| Study material |
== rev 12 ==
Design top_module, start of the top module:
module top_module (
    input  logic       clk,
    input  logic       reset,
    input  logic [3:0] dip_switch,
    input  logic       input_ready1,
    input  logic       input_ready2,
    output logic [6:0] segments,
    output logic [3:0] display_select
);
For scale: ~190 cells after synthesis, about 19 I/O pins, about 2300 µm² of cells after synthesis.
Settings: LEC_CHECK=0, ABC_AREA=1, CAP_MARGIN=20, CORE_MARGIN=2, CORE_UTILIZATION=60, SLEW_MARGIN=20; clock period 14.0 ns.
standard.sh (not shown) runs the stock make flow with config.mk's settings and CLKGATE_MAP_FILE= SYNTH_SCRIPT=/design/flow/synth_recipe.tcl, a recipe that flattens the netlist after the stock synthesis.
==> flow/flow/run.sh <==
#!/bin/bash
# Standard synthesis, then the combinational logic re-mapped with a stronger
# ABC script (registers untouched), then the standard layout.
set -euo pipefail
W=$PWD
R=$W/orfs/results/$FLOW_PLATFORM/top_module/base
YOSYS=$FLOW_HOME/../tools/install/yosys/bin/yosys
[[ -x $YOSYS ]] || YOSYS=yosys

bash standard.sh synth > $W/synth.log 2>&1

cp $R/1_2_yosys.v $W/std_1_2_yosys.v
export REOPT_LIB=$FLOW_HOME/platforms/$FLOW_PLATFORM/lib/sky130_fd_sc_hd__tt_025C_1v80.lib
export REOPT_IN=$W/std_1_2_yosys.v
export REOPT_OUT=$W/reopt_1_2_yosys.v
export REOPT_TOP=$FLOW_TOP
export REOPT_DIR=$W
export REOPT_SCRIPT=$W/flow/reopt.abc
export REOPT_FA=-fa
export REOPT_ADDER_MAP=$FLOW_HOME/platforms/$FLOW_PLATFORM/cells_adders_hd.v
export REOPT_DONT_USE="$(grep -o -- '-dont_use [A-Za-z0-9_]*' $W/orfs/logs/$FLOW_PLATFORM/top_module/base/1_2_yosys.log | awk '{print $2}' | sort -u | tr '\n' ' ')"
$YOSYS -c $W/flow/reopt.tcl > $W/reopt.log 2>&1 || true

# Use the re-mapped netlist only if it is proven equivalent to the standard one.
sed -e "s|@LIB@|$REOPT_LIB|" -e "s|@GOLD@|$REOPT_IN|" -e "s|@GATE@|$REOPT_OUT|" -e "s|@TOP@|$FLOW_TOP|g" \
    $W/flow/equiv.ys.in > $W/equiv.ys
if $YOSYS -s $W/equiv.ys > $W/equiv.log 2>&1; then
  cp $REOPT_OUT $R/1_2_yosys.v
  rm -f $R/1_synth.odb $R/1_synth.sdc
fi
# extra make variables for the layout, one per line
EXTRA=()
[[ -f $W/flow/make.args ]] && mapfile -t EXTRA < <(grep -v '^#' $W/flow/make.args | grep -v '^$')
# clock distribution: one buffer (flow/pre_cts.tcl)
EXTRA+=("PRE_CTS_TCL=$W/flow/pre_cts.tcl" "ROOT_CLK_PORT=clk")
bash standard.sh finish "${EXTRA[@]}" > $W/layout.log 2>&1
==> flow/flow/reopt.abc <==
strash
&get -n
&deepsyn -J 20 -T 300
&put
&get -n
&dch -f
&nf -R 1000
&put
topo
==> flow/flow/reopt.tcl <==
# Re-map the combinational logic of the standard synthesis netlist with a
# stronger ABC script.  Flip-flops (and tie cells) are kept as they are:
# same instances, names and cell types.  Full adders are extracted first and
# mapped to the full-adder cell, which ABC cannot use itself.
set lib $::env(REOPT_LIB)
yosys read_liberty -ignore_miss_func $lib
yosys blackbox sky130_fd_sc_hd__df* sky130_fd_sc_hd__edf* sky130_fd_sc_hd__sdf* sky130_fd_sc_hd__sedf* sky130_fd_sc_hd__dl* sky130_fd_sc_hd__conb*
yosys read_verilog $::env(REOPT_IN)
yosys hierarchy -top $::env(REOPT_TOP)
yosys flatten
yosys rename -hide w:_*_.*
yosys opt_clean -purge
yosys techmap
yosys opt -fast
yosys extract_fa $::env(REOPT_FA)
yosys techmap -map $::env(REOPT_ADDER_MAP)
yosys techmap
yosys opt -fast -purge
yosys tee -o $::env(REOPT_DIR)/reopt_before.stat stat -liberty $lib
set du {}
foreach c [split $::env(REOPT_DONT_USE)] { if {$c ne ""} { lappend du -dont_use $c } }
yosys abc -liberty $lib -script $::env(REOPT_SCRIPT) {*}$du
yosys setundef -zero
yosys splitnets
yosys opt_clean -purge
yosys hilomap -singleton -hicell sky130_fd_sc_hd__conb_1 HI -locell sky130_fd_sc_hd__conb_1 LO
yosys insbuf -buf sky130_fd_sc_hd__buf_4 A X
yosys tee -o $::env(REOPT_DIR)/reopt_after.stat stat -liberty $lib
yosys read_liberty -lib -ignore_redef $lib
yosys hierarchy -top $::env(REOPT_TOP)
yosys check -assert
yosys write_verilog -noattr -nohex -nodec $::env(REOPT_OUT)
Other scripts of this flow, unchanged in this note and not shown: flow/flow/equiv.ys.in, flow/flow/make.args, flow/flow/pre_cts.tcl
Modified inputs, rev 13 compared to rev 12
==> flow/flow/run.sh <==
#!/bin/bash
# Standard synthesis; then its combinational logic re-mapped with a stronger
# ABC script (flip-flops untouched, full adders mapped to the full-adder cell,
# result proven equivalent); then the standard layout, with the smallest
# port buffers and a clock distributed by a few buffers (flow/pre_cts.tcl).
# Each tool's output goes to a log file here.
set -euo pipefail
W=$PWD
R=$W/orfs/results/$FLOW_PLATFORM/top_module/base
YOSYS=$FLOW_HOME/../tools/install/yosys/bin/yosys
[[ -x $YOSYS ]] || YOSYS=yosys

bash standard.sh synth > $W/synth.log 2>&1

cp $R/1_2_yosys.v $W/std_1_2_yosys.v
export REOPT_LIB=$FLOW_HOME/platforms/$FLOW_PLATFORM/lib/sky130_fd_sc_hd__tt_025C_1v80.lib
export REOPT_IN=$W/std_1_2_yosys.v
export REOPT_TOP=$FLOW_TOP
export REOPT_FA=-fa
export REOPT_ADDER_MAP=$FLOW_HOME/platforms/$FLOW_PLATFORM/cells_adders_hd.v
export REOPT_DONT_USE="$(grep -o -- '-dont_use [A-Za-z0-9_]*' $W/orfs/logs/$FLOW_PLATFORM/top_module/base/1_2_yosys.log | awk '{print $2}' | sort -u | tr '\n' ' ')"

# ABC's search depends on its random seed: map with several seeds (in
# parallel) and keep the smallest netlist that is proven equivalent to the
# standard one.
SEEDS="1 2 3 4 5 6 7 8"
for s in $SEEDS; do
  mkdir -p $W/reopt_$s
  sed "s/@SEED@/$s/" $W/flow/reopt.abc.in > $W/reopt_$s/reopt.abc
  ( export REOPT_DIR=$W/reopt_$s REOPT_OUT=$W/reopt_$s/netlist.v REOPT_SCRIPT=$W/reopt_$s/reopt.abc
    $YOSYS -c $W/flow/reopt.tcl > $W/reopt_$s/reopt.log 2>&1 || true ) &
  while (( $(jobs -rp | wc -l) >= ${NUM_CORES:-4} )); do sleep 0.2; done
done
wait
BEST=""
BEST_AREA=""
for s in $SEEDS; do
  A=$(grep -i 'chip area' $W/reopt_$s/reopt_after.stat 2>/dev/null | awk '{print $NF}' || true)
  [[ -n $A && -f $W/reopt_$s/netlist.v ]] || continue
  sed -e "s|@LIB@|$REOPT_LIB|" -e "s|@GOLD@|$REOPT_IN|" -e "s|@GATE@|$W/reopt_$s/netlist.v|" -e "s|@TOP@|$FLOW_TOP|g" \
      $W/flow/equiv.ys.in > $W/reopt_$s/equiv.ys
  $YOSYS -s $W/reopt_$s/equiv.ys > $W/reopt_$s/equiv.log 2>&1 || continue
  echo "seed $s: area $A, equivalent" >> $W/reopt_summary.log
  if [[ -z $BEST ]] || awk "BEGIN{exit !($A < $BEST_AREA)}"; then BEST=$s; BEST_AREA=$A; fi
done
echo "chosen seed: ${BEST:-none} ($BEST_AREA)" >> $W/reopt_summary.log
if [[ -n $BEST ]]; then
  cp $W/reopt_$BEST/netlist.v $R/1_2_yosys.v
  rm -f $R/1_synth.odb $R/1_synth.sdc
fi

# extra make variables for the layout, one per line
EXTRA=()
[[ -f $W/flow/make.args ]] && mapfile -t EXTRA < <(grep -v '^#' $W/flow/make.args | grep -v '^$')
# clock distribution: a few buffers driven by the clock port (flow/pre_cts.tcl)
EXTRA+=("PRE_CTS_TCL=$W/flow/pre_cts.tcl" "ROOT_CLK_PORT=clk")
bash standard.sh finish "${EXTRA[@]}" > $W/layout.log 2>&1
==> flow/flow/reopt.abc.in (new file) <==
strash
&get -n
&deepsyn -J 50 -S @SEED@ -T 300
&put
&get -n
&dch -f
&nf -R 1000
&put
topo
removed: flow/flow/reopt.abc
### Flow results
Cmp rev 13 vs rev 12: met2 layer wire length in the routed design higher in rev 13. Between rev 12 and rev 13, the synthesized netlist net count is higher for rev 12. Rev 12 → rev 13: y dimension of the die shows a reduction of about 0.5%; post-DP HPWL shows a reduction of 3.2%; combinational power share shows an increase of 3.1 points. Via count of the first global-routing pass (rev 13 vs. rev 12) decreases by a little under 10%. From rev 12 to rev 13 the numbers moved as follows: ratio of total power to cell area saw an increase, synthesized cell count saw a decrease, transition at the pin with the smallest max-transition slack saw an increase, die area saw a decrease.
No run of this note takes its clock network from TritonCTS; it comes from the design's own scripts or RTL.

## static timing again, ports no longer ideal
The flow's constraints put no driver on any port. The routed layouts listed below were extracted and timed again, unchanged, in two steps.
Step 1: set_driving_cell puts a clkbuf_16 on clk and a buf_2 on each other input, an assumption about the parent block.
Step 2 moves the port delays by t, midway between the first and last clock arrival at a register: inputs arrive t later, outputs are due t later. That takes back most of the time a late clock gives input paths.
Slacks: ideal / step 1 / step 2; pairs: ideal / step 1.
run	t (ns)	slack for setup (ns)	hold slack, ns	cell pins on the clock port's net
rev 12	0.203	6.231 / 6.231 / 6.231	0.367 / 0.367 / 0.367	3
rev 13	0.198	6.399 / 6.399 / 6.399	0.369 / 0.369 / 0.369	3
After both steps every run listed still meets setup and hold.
Background: an optimization exercise with open tools, aiming at small area, a short achievable clock period and few clock cycles. Do not read the settings as production practice. The RTL was checked by simulation tests, not by an equivalence proof against the original design. Power and IR drop assume default switching activity.

[flow/config.mk]
export PLATFORM = sky130hd
export DESIGN_NAME = Deco
export DESIGN_NICKNAME = Deco
export VERILOG_FILES = /design/flow/design.v
export SDC_FILE = /design/flow/constraint.sdc
export NUM_CORES = 4
export LEC_CHECK = 0
export ABC_AREA = 1
export CAP_MARGIN = 20
export CORE_MARGIN = 2
export CORE_UTILIZATION = 65
export PLACE_DENSITY = 0.75
export SLEW_MARGIN = 20
[flow/constraint.sdc]
create_clock -name core_clock -period 44.0 [get_ports {clk_p_i}]
set_input_delay 8.8000 -clock core_clock [delete_from_list [all_inputs] [get_ports {clk_p_i}]]
set_output_delay 8.8000 -clock core_clock [all_outputs]
set_load 0.01 [all_outputs]
[flow/design.v]
module Clamp13(s, y);
    input  signed [12:0] s;
    output signed [11:0] y;
    assign y = (s[12:11] == 2'b01) ? 12'sh7ff :
               (s[12:11] == 2'b10) ? 12'sh800 : s[11:0];
endmodule
module SatAdd(a, b, y);
    input  signed [11:0] a, b;
    output signed [11:0] y;
    wire   signed [12:0] s = a + b;
    Clamp13 c(s, y);
endmodule
module SatAddS(x, k, y);
    input  signed [11:0] x;
    input  signed [5:0]  k;
    output signed [11:0] y;
    wire [5:0] lo = {1'b0, x[4:0]} + {1'b0, k[4:0]};
    wire [6:0] xh = x[11:5];
    wire [6:0] xi = xh + 7'd1;
    wire [6:0] xd = xh - 7'd1;
    wire up = lo[5] & ~k[5];
    wire dn = ~lo[5] & k[5];
    wire pov = up & (xh == 7'b0111111);
    wire nov = dn & (xh == 7'b1000000);
    wire [6:0] yh = up ? xi : dn ? xd : xh;
    assign y = pov ? 12'sh7ff : nov ? 12'sh800 : {yh, lo[4:0]};
endmodule
module Gamma(A, B, x, g0, g1, g2, g3);
    input  signed [5:0]  A, B;
    input  signed [11:0] x;
    output signed [11:0] g0, g1, g2, g3;
    wire signed [11:0] xc = ~x;
    wire signed [11:0] y0, y3;
    SatAddS u1(x, A, g1);
    SatAddS u2(x, B, g2);
    SatAddS u0(xc, 6'sd1 - A, y0);
    SatAddS u3(xc, 6'sd1 - B, y3);
    wire xmin = (x == 12'sh800);
    wire signed [11:0] n0 = A[5] ? {1'b1, 6'b0, -A[4:0]} : 12'sh800;
    wire signed [11:0] n3 = B[5] ? {1'b1, 6'b0, -B[4:0]} : 12'sh800;
    assign g0 = xmin ? n0 : y0;
    assign g3 = xmin ? n3 : y3;
endmodule
module AcsF(a0, a1, a2, a3, g0, g1, g2, g3, n0, n1, n2, n3,
            f0, f1, f2, f3, f4, f5, f6, f7);
    input  signed [11:0] a0, a1, a2, a3, g0, g1, g2, g3;
    output signed [11:0] n0, n1, n2, n3;
    output signed [11:0] f0, f1, f2, f3, f4, f5, f6, f7;
    wire signed [12:0] s0 = a0 + g0, s1 = a1 + g2, s2 = a2 + g0, s3 = a3 + g2;
    wire signed [12:0] s4 = a0 + g1, s5 = a1 + g3, s6 = a2 + g1, s7 = a3 + g3;
    Clamp13 c0(s0, f0); Clamp13 c1(s1, f1); Clamp13 c2(s2, f2); Clamp13 c3(s3, f3);
    Clamp13 c4(s4, f4); Clamp13 c5(s5, f5); Clamp13 c6(s6, f6); Clamp13 c7(s7, f7);
    Clamp13 m0(s0 > s1 ? s0 : s1, n0);
    Clamp13 m1(s2 > s3 ? s2 : s3, n1);
    Clamp13 m2(s4 > s5 ? s4 : s5, n2);
    Clamp13 m3(s6 > s7 ? s6 : s7, n3);
endmodule
module FwdSums(a0, a1, a2, a3, g0, g1, g2, g3, f0, f1, f2, f3, f4, f5, f6, f7);
    input  signed [11:0] a0, a1, a2, a3, g0, g1, g2, g3;
    output signed [11:0] f0, f1, f2, f3, f4, f5, f6, f7;
    SatAdd u0(a0, g0, f0); SatAdd u1(a1, g2, f1); SatAdd u2(a2, g0, f2); SatAdd u3(a3, g2, f3);
    SatAdd u4(a0, g1, f4); SatAdd u5(a1, g3, f5); SatAdd u6(a2, g1, f6); SatAdd u7(a3, g3, f7);
endmodule
module AcsB(b0, b1, b2, b3, g0, g1, g2, g3, n0, n1, n2, n3);
    input  signed [11:0] b0, b1, b2, b3, g0, g1, g2, g3;
    output signed [11:0] n0, n1, n2, n3;
    wire signed [12:0] s0 = b0 + g0, s1 = b2 + g1, s2 = b0 + g2, s3 = b2 + g3;
    wire signed [12:0] s4 = b1 + g0, s5 = b3 + g1, s6 = b1 + g2, s7 = b3 + g3;
    Clamp13 m0(s0 > s1 ? s0 : s1, n0);
    Clamp13 m1(s2 > s3 ? s2 : s3, n1);
    Clamp13 m2(s4 > s5 ? s4 : s5, n2);
    Clamp13 m3(s6 > s7 ? s6 : s7, n3);
endmodule
module LlrMax(f0, f1, f2, f3, f4, f5, f6, f7, b0, b1, b2, b3, mp, mn);
    input  signed [11:0] f0, f1, f2, f3, f4, f5, f6, f7, b0, b1, b2, b3;
    output signed [11:0] mp, mn;
    wire signed [12:0] n0 = f0 + b0, n1 = f5 + b2, n2 = f2 + b1, n3 = f7 + b3;
    wire signed [12:0] p0 = f4 + b2, p1 = f1 + b0, p2 = f6 + b3, p3 = f3 + b1;
    wire signed [12:0] n01 = n0 > n1 ? n0 : n1, n23 = n2 > n3 ? n2 : n3;
    wire signed [12:0] p01 = p0 > p1 ? p0 : p1, p23 = p2 > p3 ? p2 : p3;
    Clamp13 cn(n01 > n23 ? n01 : n23, mn);
    Clamp13 cp(p01 > p23 ? p01 : p23, mp);
endmodule
module RGt(a, b, gt);
    input  [12:0] a, b;
    output        gt;
    wire   [13:0] c;
    assign c[0] = 1'b1;
    genvar k;
    generate for (k = 0; k < 13; k = k + 1) begin : g
        assign c[k+1] = (b[k] & ~a[k]) | (b[k] & c[k]) | (~a[k] & c[k]);
    end endgenerate
    assign gt = b[12] ^ ~a[12] ^ c[13];      
endmodule
module RAdd(a, b, s);
    parameter W = 13;
    input  [W-1:0] a, b;
    output [W-1:0] s;
    wire   [W:0]   c;
    assign c[0] = 1'b0;
    genvar k;
    generate for (k = 0; k < W; k = k + 1) begin : g
        assign s[k]   = a[k] ^ b[k] ^ c[k];
        assign c[k+1] = (a[k] & b[k]) | (a[k] & c[k]) | (b[k] & c[k]);
    end endgenerate
endmodule
module LlrMaxR(f0, f1, f2, f3, f4, f5, f6, f7, b0, b1, b2, b3, mp, mn);
    input  signed [11:0] f0, f1, f2, f3, f4, f5, f6, f7, b0, b1, b2, b3;
    output signed [11:0] mp, mn;
    wire signed [12:0] n0, n1, n2, n3, p0, p1, p2, p3;
    RAdd #(13) s0({f0[11], f0}, {b0[11], b0}, n0);
    RAdd #(13) s1({f5[11], f5}, {b2[11], b2}, n1);
    RAdd #(13) s2({f2[11], f2}, {b1[11], b1}, n2);
    RAdd #(13) s3({f7[11], f7}, {b3[11], b3}, n3);
    RAdd #(13) s4({f4[11], f4}, {b2[11], b2}, p0);
    RAdd #(13) s5({f1[11], f1}, {b0[11], b0}, p1);
    RAdd #(13) s6({f6[11], f6}, {b3[11], b3}, p2);
    RAdd #(13) s7({f3[11], f3}, {b1[11], b1}, p3);
    wire g0, g1, g2, g3, g4, g5;
    RGt c0(n0, n1, g0); RGt c1(n2, n3, g1); RGt c2(p0, p1, g2); RGt c3(p2, p3, g3);
    wire signed [12:0] n01 = g0 ? n0 : n1, n23 = g1 ? n2 : n3;
    wire signed [12:0] p01 = g2 ? p0 : p1, p23 = g3 ? p2 : p3;
    RGt c4(n01, n23, g4); RGt c5(p01, p23, g5);
    Clamp13 cn(g4 ? n01 : n23, mn);
    Clamp13 cp(g5 ? p01 : p23, mp);
endmodule
module ExtPrep(x, s, wx, d, wd);
    input  signed [11:0] x;
    input  signed [3:0]  s;
    output signed [11:0] wx;
    output signed [5:0]  d;
    output signed [12:0] wd;
    assign wx = ~x + 12'd1;
    assign d  = -{s[3], s, 1'b0};
    assign wd = wx + d;
endmodule
module LlrExt(mp, mn, wx, d, wd, ext);
    input  signed [11:0] mp, mn, wx;
    input  signed [5:0]  d;
    input  signed [12:0] wd;
    output signed [11:0] ext;
    wire signed [12:0] df = mp - mn;
    wire signed [11:0] lc, cn;
    Clamp13 c0(df, lc);
    assign cn = mp[11] ? 12'sh800 : {1'b1, mp[10:0]};
    wire signed [11:0] llr = (mn == 12'sh800) ? cn : lc;
    wire signed [12:0] u = llr + wx;
    wire signed [13:0] y = llr + wd;
    wire signed [11:0] yc = (y > 14'sd2047) ? 12'sh7ff : (y < -14'sd2048) ? 12'sh800 : y[11:0];
    wire signed [11:0] khi = d[5] ? 12'sh7ff + d : 12'sh7ff;
    wire signed [11:0] klo = d[5] ? 12'sh800 : 12'sh800 + d;
    assign ext = (u[12:11] == 2'b01) ? khi : (u[12:11] == 2'b10) ? klo : yc;
endmodule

| Exercise prompt |
Within the listing above, locate the line containing "# stronger ABC" and the line containing "yosys read_liberty -ignore_miss_func $lib". Reproduce those two lines and all lines between them exactly, with nothing added.

| Task answer |
# stronger ABC script.  Flip-flops (and tie cells) are kept as they are:
# same instances, names and cell types.  Full adders are extracted first and
# mapped to the full-adder cell, which ABC cannot use itself.
set lib $::env(REOPT_LIB)
yosys read_liberty -ignore_miss_func $lib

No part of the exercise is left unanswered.